Anchorman is really the sum of its parts — and excellent parts they are, anchored, as it were, by a typically committed performance from Ferrell, who embodies his grotesque role with enough commitment to keep the audience connected to the character as he makes his shrieking, shirtless, lecherous, milk-slobbering way through an ultimately redemptive character arc. Other characters orbit around him, an array of foils to this affectionate caricature of seventies masculinity, each blessed with an iconic, quotable trait or snippet of dialogue: Brick, the mentally retarded weatherman who reels off such lines as ‘I love lamp’ with a dead-eyed glare; Brian, with his love for the Sex Panther fragrance; even Baxter, the ‘tiny furry Buddha’ who ends up getting booted off the San Francisco bridge by a scene-stealing Jack Black, has spawned his share of cultural touchstones. Perhaps the peak of Anchorman’s collage of early-aughts glory comes in the news network street fight scene, a glorious meta-staging of the battle between Hollywood bro-packs, with Ferrell/Burgundy’s KVWN gang facing off against groups led by Vince Vaughn, Luke Wilson, Tim Robbins and Ben Stiller, playing the leader of a Spanish-language news team. “To this day, that’s still the craziest day I’ve ever had,” McKay said a decade later upon the release of the Anchorman sequel. “And that scene, more than any scene in the movie, became the signature thing, in the sense that you had the feeling that the movie could do anything.”

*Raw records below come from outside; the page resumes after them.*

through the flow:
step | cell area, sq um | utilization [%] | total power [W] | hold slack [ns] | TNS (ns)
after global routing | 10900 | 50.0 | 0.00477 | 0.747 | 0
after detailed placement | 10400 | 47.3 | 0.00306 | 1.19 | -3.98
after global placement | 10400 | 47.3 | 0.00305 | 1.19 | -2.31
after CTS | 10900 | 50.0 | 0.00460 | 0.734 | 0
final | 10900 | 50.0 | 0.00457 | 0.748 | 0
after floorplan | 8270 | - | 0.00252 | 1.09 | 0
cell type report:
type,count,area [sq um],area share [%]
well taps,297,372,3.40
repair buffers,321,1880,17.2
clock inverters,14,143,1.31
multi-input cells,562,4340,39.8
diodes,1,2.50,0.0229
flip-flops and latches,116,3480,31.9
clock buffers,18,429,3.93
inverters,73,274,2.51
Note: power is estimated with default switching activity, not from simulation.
`src/design/qea_pkg.sv`:
```
// Shared constants, types and helper functions for the quaternion to Euler angle block.
// Used by the channel interfaces, the square-root and CORDIC cells and the top level.
package qea_pkg;

    localparam int CORDIC_STEPS_DEF = 16;
    localparam int MAX_STEPS        = 24;
    localparam int COMP_W           = 16;
    localparam int PROD_W           = 32;
    localparam int SUM_W            = 34;
    localparam int S_W              = 30;
    localparam int RAD_W            = 58;
    localparam int SQRT_STEPS       = 29;
    localparam int CORD_W           = 46;
    localparam int ACC_W            = 27;
    localparam int YAW_W            = 16;
    localparam int PITCH_W          = 15;

    localparam logic signed [SUM_W-1:0] UNIT_Q28     = SUM_W'(64'sd268435456);
    localparam logic signed [ACC_W-1:0] QUARTER_TURN = ACC_W'(32'sd9216000);
    localparam logic signed [ACC_W-1:0] HALF_LSB     = ACC_W'(32'sd512);
    localparam logic signed [ACC_W-1:0] YAW_LIMIT    = ACC_W'(32'sd18000);
    localparam logic signed [ACC_W-1:0] PITCH_LIMIT  = ACC_W'(32'sd9000);

    localparam logic signed [ACC_W-1:0] ATAN_TABLE [MAX_STEPS] = '{
        27'sd4608000, 27'sd2720261, 27'sd1437311, 27'sd729602,
        27'sd366217,  27'sd183287,  27'sd91666,   27'sd45836,
        27'sd22918,   27'sd11459,   27'sd5730,    27'sd2865,
        27'sd1432,    27'sd716,     27'sd358,     27'sd179,
        27'sd90,      27'sd45,      27'sd22,      27'sd11,
        27'sd6,       27'sd3,       27'sd1,       27'sd1
    };

    typedef struct packed {
        logic signed [CORD_W-1:0] x;
        logic signed [CORD_W-1:0] y;
        logic signed [ACC_W-1:0]  acc;
        logic                     zero;
    } cordic_vec_t;

    typedef struct packed {
        logic [RAD_W-1:0] rem;
        logic [RAD_W-1:0] root;
    } sqrt_vec_t;

    // Scales both operands by 256 and turns a left half-plane vector into the right one.
    function automatic cordic_vec_t cordic_prerotate(input logic signed [SUM_W-1:0] y_in,
                                                     input logic signed [SUM_W-1:0] x_in);
        cordic_vec_t              v;
        logic signed [CORD_W-1:0] xs;
        logic signed [CORD_W-1:0] ys;
        xs     = CORD_W'(x_in) <<< 8;
        ys     = CORD_W'(y_in) <<< 8;
        v.zero = (x_in == '0) && (y_in == '0);
        v.x    = xs;
        v.y    = ys;
        v.acc  = '0;
        if (xs < 0)
        begin
            if (ys >= 0)
            begin
                v.x   = ys;
                v.y   = -xs;
                v.acc = QUARTER_TURN;
            end
            else
            begin
                v.x   = -ys;
                v.y   = xs;
                v.acc = -QUARTER_TURN;
            end
        end
        return v;
    endfunction

    // Rounds the accumulator to centidegrees.
    function automatic logic signed [ACC_W-1:0] cordic_round(input cordic_vec_t v);
        logic signed [ACC_W-1:0] r;
        r = (v.acc + HALF_LSB) >>> 10;
        if (v.zero)
        begin
            r = '0;
        end
        return r;
    endfunction

    function automatic logic signed [ACC_W-1:0] clamp_angle(input logic signed [ACC_W-1:0] a,
                                                            input logic signed [ACC_W-1:0] lim);
        logic signed [ACC_W-1:0] r;
        r = a;
        if (a > lim)
        begin
            r = lim;
        end
        else if (a < -lim)
        begin
            r = -lim;
        end
        return r;
    endfunction

endpackage

```
`src/design/qea_cordic_cell.sv`:
```
// One vectoring CORDIC iteration with a fixed shift and angle constant.
// Depends on qea_pkg for the vector layout and the arctangent table.
module qea_cordic_cell #(
    parameter int STEP = 0
) (
    input  logic                 clk,
    input  logic                 en,
    input  qea_pkg::cordic_vec_t vec_in,
    output qea_pkg::cordic_vec_t vec_out
);
    import qea_pkg::*;

    cordic_vec_t              vec_reg;
    cordic_vec_t              vec_next;
    logic signed [CORD_W-1:0] dx;
    logic signed [CORD_W-1:0] dy;

    always_comb
    begin
        dx            = vec_in.y >>> STEP;
        dy            = vec_in.x >>> STEP;
        vec_next.zero = vec_in.zero;
        if (vec_in.y >= 0)
        begin
            vec_next.x   = vec_in.x + dx;
            vec_next.y   = vec_in.y - dy;
            vec_next.acc = vec_in.acc + ATAN_TABLE[STEP];
        end
        else
        begin
            vec_next.x   = vec_in.x - dx;
            vec_next.y   = vec_in.y + dy;
            vec_next.acc = vec_in.acc - ATAN_TABLE[STEP];
        end
    end

    always_ff @(posedge clk)
    begin
        if (en)
        begin
            vec_reg <= vec_next;
        end
    end

    assign vec_out = vec_reg;

endmodule

```
--- src/voice_mix_adsr_envelope_macros.svh ---
// Assertion macros for the voice mixer with ADSR envelope.
// Each macro expects signals named clk and rst in the including module.
`ifndef VOICE_MIX_ADSR_ENVELOPE_MACROS_SVH
`define VOICE_MIX_ADSR_ENVELOPE_MACROS_SVH

// The consequent must hold in the same cycle as the antecedent.
`define VMAE_ASSERT_IMP(label, ante, cons, msg) \
  label: assert property (@(posedge clk) disable iff (rst) (ante) |-> (cons)) \
    else $error(msg);

// The consequent must hold in the cycle after the antecedent.
`define VMAE_ASSERT_NXT(label, ante, cons, msg) \
  label: assert property (@(posedge clk) disable iff (rst) (ante) |=> (cons)) \
    else $error(msg);

`endif

--- src/vmae_pkg.sv ---
// Shared constants and register indexes for the voice mixer with ADSR envelope.
// No dependencies.
package vmae_pkg;

  localparam int CFG_W     = 24;             // length registers
  localparam int LEVEL_W   = 17;             // Q1.16 levels and gains
  localparam int FRAC_BITS = 16;
  localparam int OPA_W     = 24;             // multiplicand and divisor width
  localparam int PROD_W    = OPA_W + LEVEL_W;
  localparam int CFG_IDX_W = 2;

  localparam logic [LEVEL_W-1:0] ONE_Q16 = LEVEL_W'(65536);

  typedef enum logic [CFG_IDX_W-1:0] {
    REG_ATTACK  = 2'd0,
    REG_DECAY   = 2'd1,
    REG_SUSTAIN = 2'd2,
    REG_RELEASE = 2'd3
  } cfg_reg_t;

endpackage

Anchorman really could do anything, with its rogues gallery of 00’s American comic greats and its refusal to commit to anything beyond the utterly dedicated, and convincing, central performance of its eponymous star. Ferrell’s dedication to the ridiculous role, as in so many SNL bits, keeps the whole thing together, from Fred Armisen’s iconic ‘yazz flute’ scene (another SNL reunion) to the impromptu acapella gang rendition of ‘Afternoon Delight’. Arguably, it’s Ferrell’s singular capability of getting the audience on-board with the mentality of his ridiculous creation that’s kept the movie feeling lovably ridiculous over fifteen years down the line. Ron Burgundy is a risible fossil at the start of the movie — but unlike so many other male leading men of his vintage, he shows an awareness of his position in a “glass case of emotion”, and a willingness to change. Staying classy, indeed.

Áine Kennedy is a London-based writer and manager of the ScriptUp blog.